Top of Study material

## config.mk

```make
export PLATFORM = sky130hd
export DESIGN_NAME = dma_channel
export DESIGN_NICKNAME = d
export VERILOG_FILES = /design/src/dma_pkg.sv /design/src/dma_channel.sv
export SDC_FILE = /design/constraint.sdc
export NUM_CORES = 1
export LEC_CHECK = 0
export ABC_CLOCK_PERIOD_IN_PS = 2750
export BUFFER_PORTS_ARGS = -buffer_cell sky130_fd_sc_hd__buf_2
export CORE_MARGIN = 1
export CORE_UTILIZATION = 56
export DETAILED_ROUTE_END_ITERATION = 12
export PLACE_DENSITY = 0.9
export REMOVE_ABC_BUFFERS = 1
export SYNTH_ARGS = -nofsm -noshare
export SYNTH_HDL_FRONTEND = slang
export SYNTH_SLANG_ARGS = --single-unit
```

## constraint.sdc

```tcl
create_clock -name clk -period 2.75 [get_ports clk]
set_clock_uncertainty 0.15 [all_clocks]
set_input_delay 0.275 -clock clk [delete_from_list [all_inputs] [get_ports clk]]
set_output_delay 0.275 -clock clk [all_outputs]
set_load 0.01 [all_outputs]
```

## src/dma_pkg.sv

```systemverilog
`default_nettype none

package dma_pkg;

   // Channel count of the DMA block
   localparam int num_channels = 4;

   // Control word layout
   localparam int ctrl_count_lsb    = 0;
   localparam int ctrl_dst_mode_lsb = 21;
   localparam int ctrl_src_mode_lsb = 23;
   localparam int ctrl_repeat       = 25;
   localparam int ctrl_word32       = 26;
   localparam int ctrl_hblank_start = 28;
   localparam int ctrl_irq_en       = 30;
   localparam int ctrl_enable       = 31;

   // Address step after each unit
   // Code 3 (reload) is not supported and behaves as fixed
   typedef enum logic [1:0] {
      mode_inc   = 2'd0,
      mode_dec   = 2'd1,
      mode_fixed = 2'd2
   } addr_mode_t;

   // Register selector of the programming strobe
   typedef enum logic [1:0] {
      sel_src  = 2'd0,
      sel_dst  = 2'd1,
      sel_ctrl = 2'd2
   } reg_sel_t;

endpackage

`default_nettype wire

```

## src/dma_channel.sv

```systemverilog
`default_nettype none

module dma_channel
   import dma_pkg::*;
#(
   parameter int mem_words = 1024,
   localparam int aw = $clog2(mem_words) + 2
) (
   input  logic          clk,
   input  logic          rst_n,
   input  logic          reg_wr,
   input  reg_sel_t      reg_sel,
   input  logic [31:0]   reg_wdata,
   input  logic          hblank,
   input  logic          step,
   output logic          req,
   output logic [aw-1:0] src_addr,
   output logic [aw-1:0] dst_addr,
   output logic          word32,
   output addr_mode_t    src_mode,
   output addr_mode_t    dst_mode,
   output logic          irq_en,
   output logic          last_unit
);

   logic [31:0] ctrl;
   logic [15:0] count;
   logic        active;
   logic        hb_pend;
   logic        ctrl_wr;
   logic        enable;
   logic        rpt;
   logic        hb_start;
   logic        hb_hit;
   logic        done;

   // Byte address after one unit, per mode and unit size
   function automatic logic [aw-1:0] next_addr(logic [aw-1:0] addr, addr_mode_t mode,
                                               logic wide);
      logic [aw-1:0] delta;
      delta = wide ? aw'(4) : aw'(2);
      case (mode)
         mode_inc: next_addr = addr + delta;
         mode_dec: next_addr = addr - delta;
         default:  next_addr = addr;
      endcase
   endfunction

   assign ctrl_wr  = reg_wr && (reg_sel == sel_ctrl);
   assign enable   = ctrl[ctrl_enable];
   assign rpt      = ctrl[ctrl_repeat];
   assign hb_start = ctrl[ctrl_hblank_start];
   assign word32   = ctrl[ctrl_word32];
   assign irq_en   = ctrl[ctrl_irq_en];
   assign src_mode = addr_mode_t'(ctrl[ctrl_src_mode_lsb +: 2]);
   assign dst_mode = addr_mode_t'(ctrl[ctrl_dst_mode_lsb +: 2]);

   assign hb_hit    = hblank && enable && hb_start;
   assign last_unit = active && (count == 16'd1);
   assign done      = step && last_unit;
   assign req       = active;

   // Control word, run flag and queued hblank start
   always_ff @(posedge clk or negedge rst_n) begin
      if (!rst_n) begin
         ctrl    <= '0;
         active  <= 1'b0;
         hb_pend <= 1'b0;
      end else if (ctrl_wr) begin
         ctrl    <= reg_wdata;
         active  <= reg_wdata[ctrl_enable] && !reg_wdata[ctrl_hblank_start];
         hb_pend <= 1'b0;
      end else if (done) begin
         // Repeat waits for the next hblank, one that already came is served now
         active  <= rpt && (hb_pend || hb_hit);
         hb_pend <= 1'b0;
         if (!rpt) begin
            ctrl[ctrl_enable] <= 1'b0;
         end
      end else if (hb_hit) begin
         if (active) begin
            hb_pend <= 1'b1;
         end else begin
            active <= 1'b1;
         end
      end
   end

   // Working addresses and remaining count
   always_ff @(posedge clk) begin
      if (reg_wr && (reg_sel == sel_src)) begin
         src_addr <= reg_wdata[aw-1:0];
      end else if (step) begin
         src_addr <= next_addr(src_addr, src_mode, word32);
      end

      if (reg_wr && (reg_sel == sel_dst)) begin
         dst_addr <= reg_wdata[aw-1:0];
      end else if (step) begin
         dst_addr <= next_addr(dst_addr, dst_mode, word32);
      end

      // A count of zero wraps through 16'hffff and so runs 65536 units
      if (ctrl_wr) begin
         count <= reg_wdata[ctrl_count_lsb +: 16];
      end else if (step) begin
         count <= last_unit ? ctrl[ctrl_count_lsb +: 16] : count - 16'd1;
      end
   end

endmodule

`default_nettype wire

```

==> results.toml <==
[run_status]
run_status = "completed"

[placement]
gp_congestion = 0.916
dp.final_hpwl_mm = 6.68
placement.io_buffers = 63
placed_cell_area_sq_um = 4420

[run]
cap_violations = 0

[clock_tree]
cts.path.max_buffers = 2
cts_tree = "yes"
clk_transition_reported_paths_ns = 0.07
clock_sinks = 67
clockRootBuffer = "sky130_fd_sc_hd__clkbuf_8"
clock_tree.htree_level_count = 3
quantity_of_gates_resized_following_cts = 0
cts-buffers-inserted = 9
clock_insertion_delay_worst_skew_ns = 0.34

[sta]
grt_setup_unrepaired = "false"
max-slew-margin-rel = 0.300
tightest_slew_ns = 1.05
fin_setup_tns_ns = 0
fin_hold_ws_ns = 0.0225
timing_hold_violations_final = 0
setup_viol = 0
timing_max_transition_violations_final = 0
post-route-min-period_ns = 2.53
final.period_utilization = 0.919
maxClockFrequency_mhz = 396

[global_route]
number_of_antenna_violations_at_the_first_check_in_global_routing = 0
globalRouteTotalUtil = 0.277
grt_start_max_net_pins = 36
first_global_vias = 3568
grt_first_pass_wirelength_mm = 15.9
gr-total-overflow = 0

[synthesis]
synth_commonest_cells = "sky130_fd_sc_hd__nand2_1, sky130_fd_sc_hd__o21ai_0, sky130_fd_sc_hd__edfxtp_1"
ys_async_sr_fraction = 0.403
syn-mean-instance-area_sq_um = 9.16
ys_seq_elements = 67
synth_top_cell_by_area = "sky130_fd_sc_hd__edfxtp_1"
most_common_cell_in_the_netlist = "sky130_fd_sc_hd__nand2_1"
synth_ff_type = "sky130_fd_sc_hd__edfxtp_1"
synth-edff-count = 40
synth.yosys.warnings = 0
synthesis.area_sq_um = 3970
netlist-cell-type-count = 56
yosys.area.top_type_share = 0.302
synth_area_leaders = "sky130_fd_sc_hd__edfxtp_1, sky130_fd_sc_hd__dfrtp_1, sky130_fd_sc_hd__nand2_1"
syn-instance-count = 434
synth_sequential_area_ratio = 0.472

[floorplan]
die_width_microns = 86.2
die_h_microns = 86.2
floorplan.initialDensity = 0.582
core_area_sq_um = 6830
die_area_sq_um = 7440
floorplan.io_pins = 71
placement_rows = 30

[routing]
residual_drc = 0
viasPerCell = 5.86
detail_route.wirelength_mm = 9.63
detail_route.wl_per_cell_microns = 15.7
total_via_count_after_detailed_routing = 3585
firstDrtPassIters = 5
final_antenna_net_count = 0
drt-initial-drc-count = 255

[layout]
drive_gt1_frac = 0.205
layout.filler_cells = 540
final_nets = 558
post-route-cell-area_sq_um = 4710
antenna-diode-count = 0
seqCellArea_sq_um = 1880
multiInputGateArea_sq_um = 1960
postLayoutCoreUtil = 0.690
area.growth.synth_to_final_pct = 18.6

[worst_hold_path]
timing.hold.worst.class = "in -> reg"

[critical_path]
timing.critical_path.max_delay_family = "simple AND/OR/NAND/NOR gates"
kind_of_end_point_of_the_critical_path = "flop"
worstPathRequired_ns = 2.66
cp-start-kind = "flop"
critPathSlowestCell = "sky130_fd_sc_hd__or4_1"
worstPathArrival_ns = 2.44
critical_path.max_stage_delay_ns = 0.72
cp_common_cell = "sky130_fd_sc_hd__o21ai_0"
worst-path-buf-inv = 0
crit_type = "reg -> reg"
cell_chain_of_the_critical_path = "or4_1, nor4_2, nand2_1, o21ai_0, o21ai_0"
path_max_fanout = 9

[power]
vdd_drop_max_mv = 0.459
power_density_nw_per_um2 = 676
p_leak_uw = 0.00196
finalPower_uw = 3190
[config.mk]
export PLATFORM = sky130hd
export DESIGN_NAME = dma_ctrl
export DESIGN_NICKNAME = d
export VERILOG_FILES = /design/src/dma_pkg.sv /design/src/dma_ctrl.sv
export SDC_FILE = /design/constraint.sdc
export NUM_CORES = 1
export LEC_CHECK = 0
export BUFFER_PORTS_ARGS = -buffer_cell sky130_fd_sc_hd__buf_2
export CORE_ASPECT_RATIO = 0.8
export CORE_UTILIZATION = 30
export CTS_CLUSTER_SIZE = 20
export DETAILED_ROUTE_END_ITERATION = 10
export GPL_TIMING_DRIVEN = 0
export HOLD_SLACK_MARGIN = 0.06
export PLACE_DENSITY = 0.81
export SLEW_MARGIN = 10
export SYNTH_ARGS = -nofsm -noshare
export SYNTH_HDL_FRONTEND = slang
export SYNTH_SLANG_ARGS = --single-unit
[constraint.sdc]
create_clock -name clk -period 2.23 [get_ports clk]
set_clock_uncertainty 0.2 [all_clocks]
set_input_delay 0.1115 -clock clk [delete_from_list [all_inputs] [get_ports clk]]
set_output_delay 0.1115 -clock clk [all_outputs]
set_load 0.02 [all_outputs]
`config.mk`:
```
export PLATFORM = sky130hd
export DESIGN_NAME = pkt_sched_top
export DESIGN_NICKNAME = d
export VERILOG_FILES = /design/src/hdl/pkt_sched_pkg.sv /design/src/hdl/pkt_sched_top.sv /design/src/hdl/egress_port.sv /design/src/hdl/sched_arbiter.sv /design/src/hdl/queue_store.sv
export SDC_FILE = /design/constraint.sdc
export NUM_CORES = 2
export LEC_CHECK = 0
export BUFFER_PORTS_ARGS = -buffer_cell sky130_fd_sc_hd__clkbuf_2
export CORE_UTILIZATION = 40
export CTS_CLUSTER_DIAMETER = 200
export CTS_CLUSTER_SIZE = 20
export DETAILED_ROUTE_END_ITERATION = 6
export GPL_TIMING_DRIVEN = 0
export HOLD_SLACK_MARGIN = 0.03
export SETUP_SLACK_MARGIN = 0.02
export SLEW_MARGIN = 20
export SYNTH_ARGS = -nofsm -noshare
export SYNTH_HDL_FRONTEND = slang
export SYNTH_SLANG_ARGS = --single-unit
```
`constraint.sdc`:
```
create_clock -name core_clk_ifc -period 15.55 [get_ports core_clk_ifc]
set_input_delay 3.11 -clock core_clk_ifc [delete_from_list [all_inputs] [get_ports core_clk_ifc]]
set_output_delay 3.11 -clock core_clk_ifc [all_outputs]
set_load 0.03 [all_outputs]
```
### src/rtl/uart_link_consts.svh
`ifndef UART_LINK_CONSTS_SVH
`define UART_LINK_CONSTS_SVH

// apb address width, byte offsets.
`define UART_LINK_ADDR_W 8

// register offsets.
`define REG_CTRL      8'h00
`define REG_BAUD      8'h04
`define REG_STATUS    8'h08
`define REG_RX_COUNT  8'h0C
`define REG_ERR_COUNT 8'h10
`define REG_LAST      8'h14

// bit period after reset, in clocks.
`define BIT_PERIOD_RESET 16'd16
// smaller periods leave no room for the half-bit start check.
`define BIT_PERIOD_MIN   16'd4

`endif

### src/rtl/uart_link_pkg.sv
package uart_link_pkg;

    // one uart payload byte.
    typedef logic [7:0] frame_byte_t;

    // clocks per serial bit.
    typedef logic [15:0] bit_period_t;

    // saturating event counter.
    typedef logic [15:0] event_count_t;

endpackage

### src/rtl/seq_checker.sv
`timescale 1ns/1ns

module seq_checker import uart_link_pkg::*; (
    input  logic        clk,
    input  logic        rst,
    input  logic        chk_en,
    input  logic        rx_valid,
    input  frame_byte_t rx_data,
    output frame_byte_t expected,
    output logic        mismatch
);
    logic synced;

    // first byte after enable only seeds the expected value.
    // every byte reseeds it, so one bad byte gives one mismatch.
    always_ff @(posedge clk) begin
        if (rst) begin
            synced   <= 1'b0;
            expected <= '0;
            mismatch <= 1'b0;
        end else begin
            mismatch <= 1'b0;
            if (!chk_en) begin
                synced <= 1'b0;
            end else if (rx_valid) begin
                synced   <= 1'b1;
                expected <= rx_data + 1'b1;
                mismatch <= synced && (rx_data != expected);
            end
        end
    end

endmodule
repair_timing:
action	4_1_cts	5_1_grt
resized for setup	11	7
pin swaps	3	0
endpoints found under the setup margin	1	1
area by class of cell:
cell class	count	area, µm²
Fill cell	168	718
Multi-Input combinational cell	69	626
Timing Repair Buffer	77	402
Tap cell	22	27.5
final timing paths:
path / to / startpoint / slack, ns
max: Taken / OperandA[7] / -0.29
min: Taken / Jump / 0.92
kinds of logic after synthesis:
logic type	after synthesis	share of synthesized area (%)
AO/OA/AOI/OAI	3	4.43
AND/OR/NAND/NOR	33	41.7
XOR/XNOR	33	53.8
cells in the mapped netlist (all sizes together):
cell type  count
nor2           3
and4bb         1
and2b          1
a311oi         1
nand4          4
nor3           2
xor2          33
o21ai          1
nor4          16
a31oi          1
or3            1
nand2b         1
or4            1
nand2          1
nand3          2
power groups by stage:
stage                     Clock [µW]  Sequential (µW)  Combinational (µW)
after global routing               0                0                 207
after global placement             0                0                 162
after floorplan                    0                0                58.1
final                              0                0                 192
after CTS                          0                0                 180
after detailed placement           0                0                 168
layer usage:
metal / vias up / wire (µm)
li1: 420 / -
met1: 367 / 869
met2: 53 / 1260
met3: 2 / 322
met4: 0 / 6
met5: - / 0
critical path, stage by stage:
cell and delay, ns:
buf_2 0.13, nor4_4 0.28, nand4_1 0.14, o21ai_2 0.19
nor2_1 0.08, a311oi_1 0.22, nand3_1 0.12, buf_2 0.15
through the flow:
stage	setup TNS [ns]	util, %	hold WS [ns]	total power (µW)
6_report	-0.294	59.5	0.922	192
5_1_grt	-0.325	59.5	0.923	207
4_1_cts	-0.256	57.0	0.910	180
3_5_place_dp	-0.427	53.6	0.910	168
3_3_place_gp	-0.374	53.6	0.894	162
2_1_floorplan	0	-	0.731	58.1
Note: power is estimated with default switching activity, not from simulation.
$ cat src/design/exe_config.svh
`ifndef EXE_CONFIG_SVH
`define EXE_CONFIG_SVH

// Datapath word width
`define EXE_DATA_W 32

// Physical register tag width, as used by issue queue and register file
`define EXE_TAG_W 6

// Architectural register number width
`define EXE_REG_W 5

`endif

$ cat src/design/isaPkg.sv
`default_nettype none

package isaPkg;

    // ************************************************************************
    // ALU operation codes carried with each issued item
    // ************************************************************************
    typedef enum logic [5:0] {
        ALU_ADD   = 6'd0,  ALU_SUB   = 6'd1,  ALU_AND   = 6'd2,  ALU_OR    = 6'd3,
        ALU_XOR   = 6'd4,  ALU_NOR   = 6'd5,  ALU_SLT   = 6'd6,  ALU_SLTU  = 6'd7,
        ALU_SLL   = 6'd8,  ALU_SRL   = 6'd9,  ALU_SRA   = 6'd10, ALU_LUI   = 6'd11,
        ALU_MULT  = 6'd12, ALU_MULTU = 6'd13, ALU_MFHI  = 6'd14, ALU_MFLO  = 6'd15,
        ALU_MTHI  = 6'd16, ALU_MTLO  = 6'd17, ALU_PASSA = 6'd18, ALU_PASSB = 6'd19
    } aluOp_t;

    // ************************************************************************
    // Instruction word, seen as R format or I format
    // ************************************************************************
    typedef struct packed {
        logic [5:0] opcode;
        logic [4:0] rs;
        logic [4:0] rt;
        logic [4:0] rd;
        logic [4:0] shamt;
        logic [5:0] funct;
    } rView_t;

    typedef struct packed {
        logic [5:0]  opcode;
        logic [4:0]  rs;
        logic [4:0]  rt;
        logic [15:0] imm16;
    } iView_t;

    typedef union packed {
        rView_t r;
        iView_t i;
    } instrWord_t;

    // Branch opcodes
    localparam logic [5:0] OP_REGIMM = 6'b000001;
    localparam logic [5:0] OP_BEQ    = 6'b000100;
    localparam logic [5:0] OP_BNE    = 6'b000101;
    localparam logic [5:0] OP_BLEZ   = 6'b000110;
    localparam logic [5:0] OP_BGTZ   = 6'b000111;

    // REGIMM sub-codes in rt
    localparam logic [4:0] RT_BLTZ = 5'b00000;
    localparam logic [4:0] RT_BGEZ = 5'b00001;

endpackage

`default_nettype wire

$ cat src/design/exePkg.sv
`default_nettype none

`include "exe_config.svh"

package exePkg;

    // ************************************************************************
    // Pipeline-side register naming
    // ************************************************************************

    // Physical tag from rename, also the broadcast key
    typedef logic [`EXE_TAG_W-1:0] physTag_t;

    // Architectural destination number
    typedef logic [`EXE_REG_W-1:0] archReg_t;

endpackage

`default_nettype wire

$ cat src/design/exeStageReg.sv
`timescale 1ns/1ps
`default_nettype none

`include "exe_config.svh"

module exeStageReg (
    input  logic                    CLK,
    input  logic                    RESET,
    input  isaPkg::instrWord_t      Instr,
    input  logic [`EXE_DATA_W-1:0]  InstrPc,
    input  exePkg::archReg_t        WriteReg,
    input  logic [`EXE_DATA_W-1:0]  MemWriteData,
    input  logic                    RegWrite,
    input  isaPkg::aluOp_t          AluControl,
    input  logic                    MemRead,
    input  logic                    MemWrite,
    input  logic [`EXE_DATA_W-1:0]  AluResult,
    input  logic                    Taken,
    input  logic                    Link,
    input  logic                    IssueRegWr,
    input  exePkg::physTag_t        IssueRegWrMap,
    output isaPkg::instrWord_t      InstrOut,
    output logic [`EXE_DATA_W-1:0]  InstrPcOut,
    output logic [`EXE_DATA_W-1:0]  AluResultOut,
    output exePkg::archReg_t        WriteRegOut,
    output logic [`EXE_DATA_W-1:0]  MemWriteDataOut,
    output logic                    RegWriteOut,
    output isaPkg::aluOp_t          AluControlOut,
    output logic                    MemReadOut,
    output logic                    MemWriteOut,
    output exePkg::physTag_t        RegWrMapOut,
    output logic                    BroadcastValid,
    output exePkg::physTag_t        BroadcastMap,
    output exePkg::archReg_t        BroadcastReg,
    output logic [`EXE_DATA_W-1:0]  BroadcastValue
);
    import isaPkg::*;

    logic valid;
    logic broadcast;

    // PC of zero is a bubble
    assign valid     = (InstrPc != '0);
    // Linked jumps and non-load writes finish here
    assign broadcast = valid & ((Taken & Link) | (IssueRegWr & !MemRead));

    // ************************************************************************
    // EXE/MEM register and broadcast fields
    // ************************************************************************
    always_ff @(posedge CLK or negedge RESET) begin
        if (!RESET) begin
            InstrOut        <= '0;
            InstrPcOut      <= '0;
            AluResultOut    <= '0;
            WriteRegOut     <= '0;
            MemWriteDataOut <= '0;
            RegWriteOut     <= 1'b0;
            AluControlOut   <= aluOp_t'(6'd0);
            MemReadOut      <= 1'b0;
            MemWriteOut     <= 1'b0;
            RegWrMapOut     <= '0;
            BroadcastValid  <= 1'b0;
            BroadcastMap    <= '0;
            BroadcastReg    <= '0;
            BroadcastValue  <= '0;
        end else begin
            InstrOut        <= Instr;
            InstrPcOut      <= InstrPc;
            AluResultOut    <= AluResult;
            WriteRegOut     <= WriteReg;
            MemWriteDataOut <= MemWriteData;
            // Broadcast takes over the MEM-side write
            RegWriteOut     <= broadcast ? 1'b0 : RegWrite;
            AluControlOut   <= AluControl;
            MemReadOut      <= MemRead;
            MemWriteOut     <= MemWrite;
            RegWrMapOut     <= IssueRegWrMap;
            BroadcastValid  <= broadcast;
            BroadcastMap    <= IssueRegWrMap;
            BroadcastReg    <= WriteReg;
            BroadcastValue  <= AluResult;
        end
    end

endmodule

`default_nettype wire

Bottom of Study material

- Requirement:
Search the records above for the string "synthesis" and copy each line that holds it.

- Written answer:
[synthesis]
synthesis.area_sq_um = 3970
kinds of logic after synthesis:
logic type	after synthesis	share of synthesized area (%)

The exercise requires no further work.